Mammoni per necessità, verrebbe quindi da dire, in un fenomeno che sempre più interessa soprattutto le aree più povere del Regno Unito, a nord e a nord-est, e che al di qua della Manica inizia a essere identificata come una “sindrome del nido” forzata. Secondo le stime della National Housing Federation, da qui al 2020 il costo delle case in vendita aumenterà di almeno il 46%, mentre il prezzo degli affitti crescerà anche del 54% rispetto ai valori odierni. Claire Astbury, dell’associazione, ha spiegato: “Lasciare la propria casa e andare a vivere da soli per costruirsi una famiglia è un rito di passaggio sempre più per pochi. Stiamo ritardando a queste persone una piena vita adulta, costringendole a vivere nelle loro camerette dove hanno speso la loro infanzia. Una situazione terribile anche per madri e padri, che spesso si sentono in trappola”. 
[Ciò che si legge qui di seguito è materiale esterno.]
## src/rtl/qdec_pkg.sv

```systemverilog
package qdec_pkg;
  localparam int unsigned CNT_W = 16;

  typedef struct packed {
    logic legal;   // exactly one phase changed
    logic up;      // direction of that change
    logic count;   // change is counted at the chosen resolution
  } qstep_t;

  // Classify a change of the filtered phases.
  function automatic qstep_t classify(input logic a_now, input logic b_now,
                                      input logic a_old, input logic b_old,
                                      input logic x4);
    qstep_t s;
    logic   a_chg, b_chg;
    a_chg   = a_now ^ a_old;
    b_chg   = b_now ^ b_old;
    s.legal = a_chg ^ b_chg;
    s.up    = a_chg ? (a_now ^ b_now) : ~(a_now ^ b_now);
    s.count = s.legal & (a_chg | x4);
    return s;
  endfunction
endpackage

```

## src/rtl/qdec_filter.sv

```systemverilog
module qdec_filter #(
  parameter int unsigned SYNC_STAGES = 2,
  parameter int unsigned STABLE_LEN  = 3
) (
  input  logic clk,
  input  logic rst,
  input  logic din,
  output logic dout
);
  localparam int unsigned RUN_W = $clog2(STABLE_LEN + 1);

  logic [SYNC_STAGES-1:0] sync_q;
  logic [RUN_W-1:0]       run_q;
  logic                   lvl_q;
  logic                   s_in;

  always_ff @(posedge clk) begin
    if (rst) sync_q <= '0;
    else     sync_q <= {sync_q[SYNC_STAGES-2:0], din};
  end

  assign s_in = sync_q[SYNC_STAGES-1];

  always_ff @(posedge clk) begin
    if (rst) begin
      run_q <= '0;
      lvl_q <= 1'b0;
    end else if (s_in == lvl_q) begin
      run_q <= '0;
    end else if (run_q == RUN_W'(STABLE_LEN - 1)) begin
      run_q <= '0;
      lvl_q <= s_in;
    end else begin
      run_q <= run_q + 1'b1;
    end
  end

  assign dout = lvl_q;
endmodule

```

## src/rtl/qdec_decode.sv

```systemverilog
module qdec_decode
  import qdec_pkg::*;
(
  input  logic   clk,
  input  logic   rst,
  input  logic   a_f,
  input  logic   b_f,
  input  logic   idx_f,
  input  logic   x4,
  output qstep_t step,
  output logic   idx_rise
);
  logic a_q, b_q, idx_q;

  always_ff @(posedge clk) begin
    if (rst) begin
      a_q   <= 1'b0;
      b_q   <= 1'b0;
      idx_q <= 1'b0;
    end else begin
      a_q   <= a_f;
      b_q   <= b_f;
      idx_q <= idx_f;
    end
  end

  assign step     = classify(a_f, b_f, a_q, b_q, x4);
  assign idx_rise = idx_f & ~idx_q;
endmodule

```

## src/rtl/qdec_poscnt.sv

```systemverilog
module qdec_poscnt #(
  parameter int unsigned W = 16
) (
  input  logic         clk,
  input  logic         rst,
  input  logic         do_count,
  input  logic         up,
  input  logic         idx_rise,
  input  logic         use_index,
  input  logic [W-1:0] period,
  output logic [W-1:0] cnt,
  output logic         reset_evt
);
  logic [W-1:0] cnt_q, cnt_d;

  always_comb begin
    cnt_d     = cnt_q;
    reset_evt = 1'b0;
    if (use_index) begin
      if (idx_rise) begin
        cnt_d     = '0;
        reset_evt = 1'b1;
      end else if (do_count) begin
        cnt_d = up ? cnt_q + 1'b1 : cnt_q - 1'b1;
      end
    end else if (do_count) begin
      if (up) begin
        if (cnt_q >= period) begin
          cnt_d     = '0;
          reset_evt = 1'b1;
        end else begin
          cnt_d = cnt_q + 1'b1;
        end
      end else begin
        if (cnt_q == '0) begin
          cnt_d     = period;
          reset_evt = 1'b1;
        end else begin
          cnt_d = cnt_q - 1'b1;
        end
      end
    end
  end

  always_ff @(posedge clk) begin
    if (rst) cnt_q <= '0;
    else     cnt_q <= cnt_d;
  end

  assign cnt = cnt_q;
endmodule

```

## src/rtl/qdec_top.sv

```systemverilog
module qdec_top
  import qdec_pkg::*;
#(
  parameter int unsigned SYNC_STAGES = 2,
  parameter int unsigned STABLE_LEN  = 3
) (
  input  logic             clk,
  input  logic             rst,
  input  logic             phase_a_in,
  input  logic             phase_b_in,
  input  logic             index_in,
  input  logic             cfg_x4,
  input  logic             cfg_rst_on_index,
  input  logic [CNT_W-1:0] cfg_period,
  input  logic             cfg_irq_en,
  input  logic             dir_chg_clr,
  input  logic             pos_irq_clr,
  output logic [CNT_W-1:0] pos_count,
  output logic             dir_up,
  output logic             dir_chg_flag,
  output logic             pos_irq_flag,
  output logic             count_strobe
);
  localparam int unsigned N_IN = 3;

  logic [N_IN-1:0] raw_in, filt;
  qstep_t          step;
  logic            idx_rise, reset_evt;
  logic            dir_q, chg_q, irq_q, stb_q;

  assign raw_in = {index_in, phase_b_in, phase_a_in};

  for (genvar i = 0; i < N_IN; i++) begin : g_filt
    qdec_filter #(
      .SYNC_STAGES(SYNC_STAGES),
      .STABLE_LEN (STABLE_LEN)
    ) u_filt (
      .clk (clk),
      .rst (rst),
      .din (raw_in[i]),
      .dout(filt[i])
    );
  end

  qdec_decode u_dec (
    .clk     (clk),
    .rst     (rst),
    .a_f     (filt[0]),
    .b_f     (filt[1]),
    .idx_f   (filt[2]),
    .x4      (cfg_x4),
    .step    (step),
    .idx_rise(idx_rise)
  );

  qdec_poscnt #(.W(CNT_W)) u_cnt (
    .clk      (clk),
    .rst      (rst),
    .do_count (step.count),
    .up       (step.up),
    .idx_rise (idx_rise),
    .use_index(cfg_rst_on_index),
    .period   (cfg_period),
    .cnt      (pos_count),
    .reset_evt(reset_evt)
  );

  always_ff @(posedge clk) begin
    if (rst) begin
      dir_q <= 1'b1;
      chg_q <= 1'b0;
      irq_q <= 1'b0;
      stb_q <= 1'b0;
    end else begin
      if (step.legal) dir_q <= step.up;
      chg_q <= (chg_q & ~dir_chg_clr) | (step.legal & (step.up != dir_q));
      irq_q <= (irq_q & ~pos_irq_clr) | (reset_evt & cfg_irq_en);
      stb_q <= step.count;
    end
  end

  assign dir_up       = dir_q;
  assign dir_chg_flag = chg_q;
  assign pos_irq_flag = irq_q;
  assign count_strobe = stb_q;
endmodule

```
La soluzione, secondo la National Housing Federation, sarebbe semplice: “Costruire più case a prezzi ragionevoli” e nove intervistati su dieci hanno infatti confermato la necessità di più edilizia sociale e di più programmi abitativi a livello locale. La notizia arriva anche nei giorni in cui viene confermata la ripresa dell’economia britannica e la conseguente rinascita del mercato immobiliare. Ha fatto notizia a Londra, la settimana scorsa, la vendita dell’ultima casa in zona centrale valutata al di sotto delle 100mila sterline. Un bilocale praticamente fatiscente, che la stampa locale della capitale ha mostrato con un misto di orgoglio e ribrezzo, scrivendo che “neanche nei romanzi di Dickens ci si trovava in queste situazioni”. Così, mentre cresce a dismisura il numero delle abitazioni dal costo superiore al milione di sterline, mentre un trilocale di lusso a due passi dal Big Ben è in vendita a 6 milioni di sterline e mentre, ancora, il costo medio di un’abitazione londinese supera le 300mila sterline, un’altra notizia ha destato scalpore: oggi, per comprare una casa nel sud dell’Inghilterra, l’area più ricca del Paese, occorre avere in banca almeno 74mila sterline. A tanto ammonta il “deposit”, la caparra media chiesta da agenzie e banche per poter bloccare una transazione immobiliare. Tutti soldi che non vengono finanziati dai mutui e che mammoni e mammone del Regno Unito paiono non avere più.